`config.mk`:
```
export PLATFORM = sky130hd
export DESIGN_NAME = instr_sequencer
export DESIGN_NICKNAME = d
export VERILOG_FILES = /design/src/rtl/seq_pkg.sv /design/src/rtl/seq_step_counter.sv /design/src/rtl/seq_op_decoder.sv /design/src/rtl/seq_intr_ctrl.sv /design/src/rtl/instr_sequencer.sv
export SDC_FILE = /design/constraint.sdc
export NUM_CORES = 1
export LEC_CHECK = 0
export ABC_AREA = 1
export BUFFER_PORTS_ARGS = -buffer_cell sky130_fd_sc_hd__buf_2
export CAP_MARGIN = 20
export CORE_MARGIN = 10
export CORE_UTILIZATION = 28
export DETAILED_ROUTE_END_ITERATION = 7
export GPL_ROUTABILITY_DRIVEN = 0
export PLACE_DENSITY_LB_ADDON = 0.12
export SYNTH_ARGS = -nofsm -noshare
export SYNTH_HDL_FRONTEND = slang
export SYNTH_SLANG_ARGS = --single-unit
```
`constraint.sdc`:
```
create_clock -name clk -period 3.77 [get_ports clk]
set_input_delay 0.754 -clock clk [delete_from_list [all_inputs] [get_ports clk]]
set_output_delay 0.754 -clock clk [all_outputs]
set_load 0.01 [all_outputs]
```
`src/rtl/seq_pkg.sv`:
```
`timescale 1ns/1ps
package seq_pkg;

    typedef enum logic [3:0] {
        PH_FETCH_ADDR,
        PH_FETCH_READ,
        PH_DECODE,
        PH_RESOLVE,
        PH_EXECUTE,
        PH_INT_SAVE,
        PH_INT_WRITE,
        PH_INT_VECTOR,
        PH_STOPPED
    } phase_t;

endpackage

```
`src/rtl/seq_step_counter.sv`:
```
`timescale 1ns/1ps
module seq_step_counter #(
    parameter int SCW = 4,
    localparam int NT = 1 << SCW
) (
    input  logic           clk,
    input  logic           rst_n,
    input  logic           en_i,
    input  logic           clr_i,
    output logic [SCW-1:0] sc_o,
    output logic [NT-1:0]  t_o
);

    always_ff @(posedge clk or negedge rst_n) begin
        if (!rst_n) begin
            sc_o <= '0;
        end else if (clr_i) begin
            sc_o <= '0;
        end else if (en_i) begin
            sc_o <= sc_o + 1'b1;
        end
    end

    for (genvar i = 0; i < NT; i++) begin : g_tline
        assign t_o[i] = en_i && (sc_o == SCW'(i));
    end

endmodule

```
`src/rtl/seq_op_decoder.sv`:
```
`timescale 1ns/1ps
module seq_op_decoder #(
    parameter int OPW = 3,
    localparam int ND = 1 << OPW
) (
    input  logic [OPW-1:0] op_i,
    output logic [ND-1:0]  d_o
);

    for (genvar k = 0; k < ND; k++) begin : g_dline
        assign d_o[k] = (op_i == OPW'(k));
    end

endmodule

```
`src/rtl/seq_intr_ctrl.sv`:
```
`timescale 1ns/1ps
module seq_intr_ctrl #(
    parameter int SCW = 4
) (
    input  logic           clk,
    input  logic           rst_n,
    input  logic           run_i,
    input  logic [SCW-1:0] sc_i,
    input  logic           fg_in_i,
    input  logic           fg_out_i,
    input  logic           io_go_i,
    input  logic           ion_i,
    input  logic           iof_i,
    input  logic           vec_done_i,
    output logic           r_o,
    output logic           r_next_o,
    output logic           ien_o
);

    logic r_set;
    logic ien_d;

    // request may only latch outside the three fetch steps
    assign r_set = run_i && !r_o && ien_o && (fg_in_i || fg_out_i)
                   && (sc_i > SCW'(2));

    always_comb begin
        r_next_o = vec_done_i ? 1'b0 : (r_o || r_set);
        ien_d    = ien_o;
        if (vec_done_i) begin
            ien_d = 1'b0;
        end else if (io_go_i && ion_i) begin
            ien_d = 1'b1;
        end else if (io_go_i && iof_i) begin
            ien_d = 1'b0;
        end
    end

    always_ff @(posedge clk or negedge rst_n) begin
        if (!rst_n) begin
            r_o   <= 1'b0;
            ien_o <= 1'b0;
        end else begin
            r_o   <= r_next_o;
            ien_o <= ien_d;
        end
    end

    assert_r_outside_fetch_R7: assert property (@(posedge clk) disable iff (!rst_n)
        $rose(r_o) |-> ($past(sc_i) > SCW'(2)) && $past(ien_o));

    assert_ien_dropped_R9: assert property (@(posedge clk) disable iff (!rst_n)
        vec_done_i |=> !ien_o && !r_o);

endmodule

```
`src/rtl/instr_sequencer.sv`:
```
`timescale 1ns/1ps
module instr_sequencer #(
    parameter int AW  = 12,
    parameter int DW  = 16,
    parameter int SCW = 4,
    parameter int OPW = 3,
    localparam int ND = 1 << OPW,
    localparam int NT = 1 << SCW
) (
    input  logic          clk,
    input  logic          rst_n,
    input  logic [DW-1:0] mem_rdata,
    output logic [AW-1:0] mem_addr,
    output logic [DW-1:0] mem_wdata,
    output logic          mem_we,
    input  logic          sc_clr,
    input  logic          flag_in,
    input  logic          flag_out,
    output logic [AW-1:0] pc,
    output logic [AW-1:0] ar,
    output logic [DW-1:0] ir,
    output logic [ND-1:0] op_dec,
    output logic          indirect,
    output logic [NT-1:0] timing,
    output logic          mr_exec,
    output logic          rr_exec,
    output logic          io_exec,
    output logic          ien,
    output logic          int_cycle,
    output logic          running
);
    import seq_pkg::*;

    localparam int IND_BIT = DW - 1;
    localparam int OP_LSB  = DW - 1 - OPW;
    localparam int ION_BIT = 7;
    localparam int IOF_BIT = 6;
    localparam int HLT_BIT = 0;
    localparam logic [SCW-1:0] MR_STEP = SCW'(4);
    localparam logic [SCW-1:0] SC_LAST = {SCW{1'b1}};

    phase_t ph_q, ph_d, start_ph;

    logic [AW-1:0]  ar_q, ar_d, pc_q, pc_d;
    logic [DW-1:0]  ir_q, ir_d, tr_q, tr_d;
    logic [SCW-1:0] sc_q;
    logic           run, sc_clear, halt_now, vec_done;
    logic           mr_go, rr_go, io_go, we;
    logic           reg_op, r_q, r_next, ien_q;

    assign run    = (ph_q != PH_STOPPED);
    assign reg_op = op_dec[ND-1];

    seq_step_counter #(.SCW(SCW)) u_steps (
        .clk   (clk),
        .rst_n (rst_n),
        .en_i  (run),
        .clr_i (sc_clear),
        .sc_o  (sc_q),
        .t_o   (timing)
    );

    seq_op_decoder #(.OPW(OPW)) u_opdec (
        .op_i (ir_q[OP_LSB +: OPW]),
        .d_o  (op_dec)
    );

    seq_intr_ctrl #(.SCW(SCW)) u_intr (
        .clk        (clk),
        .rst_n      (rst_n),
        .run_i      (run),
        .sc_i       (sc_q),
        .fg_in_i    (flag_in),
        .fg_out_i   (flag_out),
        .io_go_i    (io_go),
        .ion_i      (ir_q[ION_BIT]),
        .iof_i      (ir_q[IOF_BIT]),
        .vec_done_i (vec_done),
        .r_o        (r_q),
        .r_next_o   (r_next),
        .ien_o      (ien_q)
    );

    // state register
    always_ff @(posedge clk or negedge rst_n) begin
        if (!rst_n) begin
            ph_q <= PH_FETCH_ADDR;
        end else begin
            ph_q <= ph_d;
        end
    end

    // next phase
    always_comb begin
        start_ph = r_next ? PH_INT_SAVE : PH_FETCH_ADDR;
        ph_d     = ph_q;
        unique case (ph_q)
            PH_FETCH_ADDR: ph_d = PH_FETCH_READ;
            PH_FETCH_READ: ph_d = PH_DECODE;
            PH_DECODE:     ph_d = PH_RESOLVE;
            PH_RESOLVE: begin
                if (halt_now)    ph_d = PH_STOPPED;
                else if (sc_clr) ph_d = start_ph;
                else             ph_d = PH_EXECUTE;
            end
            PH_EXECUTE: begin
                if (sc_clr || sc_q == SC_LAST) ph_d = start_ph;
            end
            PH_INT_SAVE:   ph_d = PH_INT_WRITE;
            PH_INT_WRITE:  ph_d = PH_INT_VECTOR;
            PH_INT_VECTOR: ph_d = PH_FETCH_ADDR;
            PH_STOPPED:    ph_d = PH_STOPPED;
            default:       ph_d = PH_FETCH_ADDR;
        endcase
    end

    // per-phase register transfers and strobes
    always_comb begin
        ar_d     = ar_q;
        pc_d     = pc_q;
        ir_d     = ir_q;
        tr_d     = tr_q;
        we       = 1'b0;
        mr_go    = 1'b0;
        rr_go    = 1'b0;
        io_go    = 1'b0;
        halt_now = 1'b0;
        vec_done = 1'b0;
        sc_clear = 1'b0;
        unique case (ph_q)
            PH_FETCH_ADDR: ar_d = pc_q;
            PH_FETCH_READ: begin
                ir_d = mem_rdata;
                pc_d = pc_q + 1'b1;
            end
            PH_DECODE: ar_d = ir_q[AW-1:0];
            PH_RESOLVE: begin
                if (reg_op) begin
                    io_go    = ir_q[IND_BIT];
                    rr_go    = !ir_q[IND_BIT];
                    halt_now = !ir_q[IND_BIT] && ir_q[HLT_BIT];
                end else if (ir_q[IND_BIT]) begin
                    ar_d = mem_rdata[AW-1:0];
                end
                sc_clear = sc_clr || halt_now;
            end
            PH_EXECUTE: begin
                mr_go    = !reg_op && (sc_q == MR_STEP);
                sc_clear = sc_clr;
            end
            PH_INT_SAVE: begin
                ar_d = '0;
                tr_d = DW'(pc_q);
            end
            PH_INT_WRITE: begin
                we   = 1'b1;
                pc_d = '0;
            end
            PH_INT_VECTOR: begin
                pc_d     = pc_q + 1'b1;
                vec_done = 1'b1;
                sc_clear = 1'b1;
            end
            PH_STOPPED: ;
            default: ;
        endcase
    end

    always_ff @(posedge clk or negedge rst_n) begin
        if (!rst_n) begin
            ar_q <= '0;
            pc_q <= '0;
            ir_q <= '0;
            tr_q <= '0;
        end else begin
            ar_q <= ar_d;
            pc_q <= pc_d;
            ir_q <= ir_d;
            tr_q <= tr_d;
        end
    end

    assign mem_addr  = ar_d;
    assign mem_wdata = tr_q;
    assign mem_we    = we;
    assign pc        = pc_q;
    assign ar        = ar_q;
    assign ir        = ir_q;
    assign indirect  = ir_q[IND_BIT];
    assign mr_exec   = mr_go;
    assign rr_exec   = rr_go;
    assign io_exec   = io_go;
    assign ien       = ien_q;
    assign int_cycle = r_q;
    assign running   = run;

    assert_step_advance_R2: assert property (@(posedge clk) disable iff (!rst_n)
        (ph_q == PH_EXECUTE && !sc_clr && sc_q != SC_LAST)
        |=> timing == ($past(timing) << 1));

    assert_fetch_no_clear_R6: assert property (@(posedge clk) disable iff (!rst_n)
        (ph_q == PH_FETCH_ADDR) |=> (ph_q == PH_FETCH_READ) && timing[1]);

    assert_indirect_reload_R4: assert property (@(posedge clk) disable iff (!rst_n)
        (ph_q == PH_RESOLVE && !reg_op && ir_q[IND_BIT])
        |=> ar_q == $past(mem_rdata[AW-1:0]));

    assert_vector_one_R8: assert property (@(posedge clk) disable iff (!rst_n)
        (ph_q == PH_INT_VECTOR) |=> (pc_q == AW'(1)) && (ph_q == PH_FETCH_ADDR));

    assert_halt_frozen_R10: assert property (@(posedge clk) disable iff (!rst_n)
        (ph_q == PH_STOPPED) |=> $stable(pc_q) && (ph_q == PH_STOPPED) && (timing == '0));

    assert_write_at_rt1_R11: assert property (@(posedge clk) disable iff (!rst_n)
        mem_we |-> r_q && timing[1] && (mem_addr == '0));

endmodule

```
==> out/results.tsv, run 1 <==
metric	value	unit
P&R area growth vs syn	30.3	%
H-tree Lvls	3	
worst-margin pin slew	956	ps
initial DRC count	149	
routed vias	2916	
FP Rows	39	
worst reg2reg setup slack	1670	ps
max-cap violation count	0	
hold crit path type	in -> async	
Final Core Density	0.369	
Final Worst Setup Slack	512	ps
setup_tns	0	ps
FF-to-FF Start	ph_q[3]$_DFFE_PN0P_	
CTS tree	built	
GRT Overall Usage	0.126	
antenna violations before repair	0	
Yosys warnings	0	
fmax	0.307	GHz
Worst Skew	11.2	ps
final WL	10200	µm
CTS Sinks	62	
worst reg2reg path depth	5	
hpwl dp	7940	µm
total core area	11300	µm²
CP Max Fanout	16	
hold buffer count at cts	0	
largest net degree at the start of global routing	28	
Post-Syn Area	3200	µm²
Worst Setup EP	mem_addr[8]	
routed len/inst	15.9	µm
Post-synth EDFFs	0	
Critical path origin	ph_q[3]$_DFFE_PN0P_	
Ant. Diodes	0	
final slew viol count	0	
iteration count of the initial detailed-routing pass	4	
Pleak	2.21	nW
initial core utilization	0.283	
postcts setup bufs	0	
slew margin rel.	0.360	
outcome	completed	
CTS Buf Count	9	
FF/Latch Area	1550	µm²
ys flop type	dfrtp_1	
Clock transition at path regs	60	ps
Tcrit/Tclk final	0.864	
vias in the first global route	2988	
share of layout cells above drive strength 1	0.333	
Pwr Density	887	nW/µm²
Layout fillers	1215	
# port buffers	116	
final hold vios	0	
RSZ-0062 raised after global routing	false	
clk_lat worst skew	330	ps
Final #Nets	517	
Avg Cell Area, Syn	8.48	µm²
FFs w/ async S/R, synth	1.00	
Multi-input gate area	1350	µm²
Die W	127	µm
r2r endpoint	ar[8]$_DFF_PN0_	
global route total overflow	0	
Post-CTS Resized	0	
Crit Path Class	reg -> out	
CP required	3020	ps
critical path capture point type	output pin	
Top Ports	121	
number of remaining DRC errors	0	
synthesized instance count	378	
VDD IR-drop max	0.385	mV
Clock Path Buffers	2	
Place WS	825	ps
startpoint types	flip-flop	
die height	127	µm
first-pass GRT wire length	16300	µm
final setup violating endpoints	0	
clock root cell	clkbuf_16	
post-synthesis sequential area ratio	0.484	
minimum clock period	3260	ps
post-route ant nets	0	
post-synth cell types	32	
FF+latch count, synth	62	
Vias per Instance	4.56	
worst path arrival time	2500	ps
Total Die Area	16100	µm²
● ● ● ● ● ● ●
Your answer should be every line from the material above in which the word "hold" appears.

**Problem solution:**
hold crit path type	in -> async	
hold buffer count at cts	0	
final hold vios	0	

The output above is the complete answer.